[Saved data entries]
______

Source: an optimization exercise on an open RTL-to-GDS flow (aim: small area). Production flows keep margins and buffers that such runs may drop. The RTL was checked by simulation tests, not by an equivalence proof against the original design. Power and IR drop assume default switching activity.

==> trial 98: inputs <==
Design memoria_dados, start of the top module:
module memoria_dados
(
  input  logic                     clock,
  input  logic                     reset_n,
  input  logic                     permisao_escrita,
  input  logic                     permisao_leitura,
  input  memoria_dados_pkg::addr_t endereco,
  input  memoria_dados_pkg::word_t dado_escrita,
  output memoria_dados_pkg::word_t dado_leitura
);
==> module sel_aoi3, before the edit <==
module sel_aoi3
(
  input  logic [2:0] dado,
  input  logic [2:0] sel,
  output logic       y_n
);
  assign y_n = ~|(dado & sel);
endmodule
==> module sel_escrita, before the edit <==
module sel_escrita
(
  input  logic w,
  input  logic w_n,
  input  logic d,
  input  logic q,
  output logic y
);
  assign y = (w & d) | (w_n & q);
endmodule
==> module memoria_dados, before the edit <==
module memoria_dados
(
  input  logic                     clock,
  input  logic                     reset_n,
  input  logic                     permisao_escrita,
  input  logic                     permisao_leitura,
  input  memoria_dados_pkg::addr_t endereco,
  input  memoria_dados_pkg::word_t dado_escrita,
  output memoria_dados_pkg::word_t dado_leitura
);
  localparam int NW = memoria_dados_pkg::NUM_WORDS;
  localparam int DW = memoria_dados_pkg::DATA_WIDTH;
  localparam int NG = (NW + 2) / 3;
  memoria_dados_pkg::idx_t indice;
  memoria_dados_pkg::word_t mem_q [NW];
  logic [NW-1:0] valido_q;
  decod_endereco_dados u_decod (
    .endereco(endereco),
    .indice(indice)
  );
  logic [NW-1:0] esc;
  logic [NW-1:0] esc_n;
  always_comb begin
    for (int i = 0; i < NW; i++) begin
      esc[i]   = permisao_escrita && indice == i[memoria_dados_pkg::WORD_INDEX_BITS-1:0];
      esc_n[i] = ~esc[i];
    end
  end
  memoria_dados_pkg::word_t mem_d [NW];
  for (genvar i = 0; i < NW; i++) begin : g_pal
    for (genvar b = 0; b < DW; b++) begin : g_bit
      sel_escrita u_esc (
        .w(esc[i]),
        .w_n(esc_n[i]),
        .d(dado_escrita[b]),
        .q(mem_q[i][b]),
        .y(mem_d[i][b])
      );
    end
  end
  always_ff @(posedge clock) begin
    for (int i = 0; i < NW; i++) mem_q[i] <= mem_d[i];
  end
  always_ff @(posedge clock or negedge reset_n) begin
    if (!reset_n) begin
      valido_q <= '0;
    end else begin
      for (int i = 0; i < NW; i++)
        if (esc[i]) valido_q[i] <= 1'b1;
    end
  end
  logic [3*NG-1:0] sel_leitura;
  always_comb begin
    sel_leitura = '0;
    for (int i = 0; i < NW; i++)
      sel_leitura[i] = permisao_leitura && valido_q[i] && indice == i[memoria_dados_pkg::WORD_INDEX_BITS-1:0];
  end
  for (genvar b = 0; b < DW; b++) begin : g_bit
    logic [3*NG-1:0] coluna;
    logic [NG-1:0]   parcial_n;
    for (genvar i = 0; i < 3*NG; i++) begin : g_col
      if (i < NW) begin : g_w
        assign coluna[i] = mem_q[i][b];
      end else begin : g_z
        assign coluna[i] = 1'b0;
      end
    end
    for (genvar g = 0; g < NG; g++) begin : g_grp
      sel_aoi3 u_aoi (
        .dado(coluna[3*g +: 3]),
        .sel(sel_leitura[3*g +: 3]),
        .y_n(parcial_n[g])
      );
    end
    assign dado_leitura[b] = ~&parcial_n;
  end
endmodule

______

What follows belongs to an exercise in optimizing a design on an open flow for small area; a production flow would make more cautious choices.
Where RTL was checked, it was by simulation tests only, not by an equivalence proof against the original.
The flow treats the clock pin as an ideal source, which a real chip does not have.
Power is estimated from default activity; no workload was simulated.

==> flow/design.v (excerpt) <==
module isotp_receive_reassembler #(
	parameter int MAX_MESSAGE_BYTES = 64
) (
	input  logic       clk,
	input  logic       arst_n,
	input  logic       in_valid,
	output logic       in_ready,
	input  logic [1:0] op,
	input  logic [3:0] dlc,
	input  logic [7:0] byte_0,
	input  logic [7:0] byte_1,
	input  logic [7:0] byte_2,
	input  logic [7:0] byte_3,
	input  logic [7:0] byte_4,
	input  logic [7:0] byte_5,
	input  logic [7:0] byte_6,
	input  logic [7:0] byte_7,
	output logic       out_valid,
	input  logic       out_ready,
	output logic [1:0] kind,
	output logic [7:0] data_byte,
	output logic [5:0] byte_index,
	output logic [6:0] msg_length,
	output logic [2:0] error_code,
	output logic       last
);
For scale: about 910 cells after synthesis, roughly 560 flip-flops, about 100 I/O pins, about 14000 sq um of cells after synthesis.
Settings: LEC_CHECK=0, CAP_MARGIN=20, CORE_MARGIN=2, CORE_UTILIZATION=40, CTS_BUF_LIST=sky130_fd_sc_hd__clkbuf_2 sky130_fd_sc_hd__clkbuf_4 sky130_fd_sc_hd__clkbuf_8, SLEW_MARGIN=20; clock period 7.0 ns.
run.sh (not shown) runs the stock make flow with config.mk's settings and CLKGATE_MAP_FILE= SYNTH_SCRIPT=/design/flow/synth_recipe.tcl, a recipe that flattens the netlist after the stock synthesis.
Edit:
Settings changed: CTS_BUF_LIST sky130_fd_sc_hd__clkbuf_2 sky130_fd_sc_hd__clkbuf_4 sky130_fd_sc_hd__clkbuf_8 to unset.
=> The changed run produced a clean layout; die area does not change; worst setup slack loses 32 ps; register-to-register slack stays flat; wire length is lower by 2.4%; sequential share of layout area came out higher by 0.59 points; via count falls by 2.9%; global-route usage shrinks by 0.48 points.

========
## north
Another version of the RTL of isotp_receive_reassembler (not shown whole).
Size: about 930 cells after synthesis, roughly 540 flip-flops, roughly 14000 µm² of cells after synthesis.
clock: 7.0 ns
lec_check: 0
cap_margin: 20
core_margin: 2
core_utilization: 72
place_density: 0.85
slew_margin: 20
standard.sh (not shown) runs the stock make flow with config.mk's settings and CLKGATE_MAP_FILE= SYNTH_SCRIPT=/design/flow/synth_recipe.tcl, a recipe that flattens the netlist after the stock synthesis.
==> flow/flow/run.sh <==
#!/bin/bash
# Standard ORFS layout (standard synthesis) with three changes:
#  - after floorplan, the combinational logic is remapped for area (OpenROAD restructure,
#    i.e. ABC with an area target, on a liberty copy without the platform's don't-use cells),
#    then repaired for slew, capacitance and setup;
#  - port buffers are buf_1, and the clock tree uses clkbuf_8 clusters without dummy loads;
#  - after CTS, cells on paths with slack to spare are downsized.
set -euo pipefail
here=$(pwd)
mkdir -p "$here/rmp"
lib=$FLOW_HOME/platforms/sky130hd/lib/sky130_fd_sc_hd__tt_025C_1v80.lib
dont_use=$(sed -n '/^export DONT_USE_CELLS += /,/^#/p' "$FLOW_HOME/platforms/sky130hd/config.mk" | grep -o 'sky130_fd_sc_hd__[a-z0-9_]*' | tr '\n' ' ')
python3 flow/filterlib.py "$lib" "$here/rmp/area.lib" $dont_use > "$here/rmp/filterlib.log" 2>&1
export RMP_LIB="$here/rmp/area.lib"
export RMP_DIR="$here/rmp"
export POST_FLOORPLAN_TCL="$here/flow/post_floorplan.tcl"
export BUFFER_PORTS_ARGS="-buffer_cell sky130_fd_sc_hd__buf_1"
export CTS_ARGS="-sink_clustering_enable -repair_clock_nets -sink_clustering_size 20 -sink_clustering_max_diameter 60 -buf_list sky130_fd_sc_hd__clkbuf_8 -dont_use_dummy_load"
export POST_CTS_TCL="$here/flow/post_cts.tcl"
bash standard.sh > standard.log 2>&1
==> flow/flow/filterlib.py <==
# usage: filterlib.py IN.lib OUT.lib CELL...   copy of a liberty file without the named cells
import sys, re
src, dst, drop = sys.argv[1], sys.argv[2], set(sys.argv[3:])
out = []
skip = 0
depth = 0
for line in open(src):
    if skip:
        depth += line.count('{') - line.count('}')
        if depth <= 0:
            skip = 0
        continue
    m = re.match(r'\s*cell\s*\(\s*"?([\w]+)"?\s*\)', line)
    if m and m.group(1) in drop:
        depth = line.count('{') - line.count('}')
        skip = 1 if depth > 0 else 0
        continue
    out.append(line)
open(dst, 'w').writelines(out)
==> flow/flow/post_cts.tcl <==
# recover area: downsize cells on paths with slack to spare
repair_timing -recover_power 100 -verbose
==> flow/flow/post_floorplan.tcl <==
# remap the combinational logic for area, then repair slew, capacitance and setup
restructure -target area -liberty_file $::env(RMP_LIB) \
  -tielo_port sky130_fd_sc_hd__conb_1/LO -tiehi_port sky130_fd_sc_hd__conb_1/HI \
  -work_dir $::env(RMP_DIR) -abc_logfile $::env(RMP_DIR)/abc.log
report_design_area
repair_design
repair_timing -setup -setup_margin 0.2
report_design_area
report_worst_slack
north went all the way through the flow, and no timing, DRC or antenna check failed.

______

> INSTRUCTIONS TO FOLLOW
Each line in the records above with "activity" must be returned.

> ANSWER BOX
Source: an optimization exercise on an open RTL-to-GDS flow (aim: small area). Production flows keep margins and buffers that such runs may drop. The RTL was checked by simulation tests, not by an equivalence proof against the original design. Power and IR drop assume default switching activity.
Power is estimated from default activity; no workload was simulated.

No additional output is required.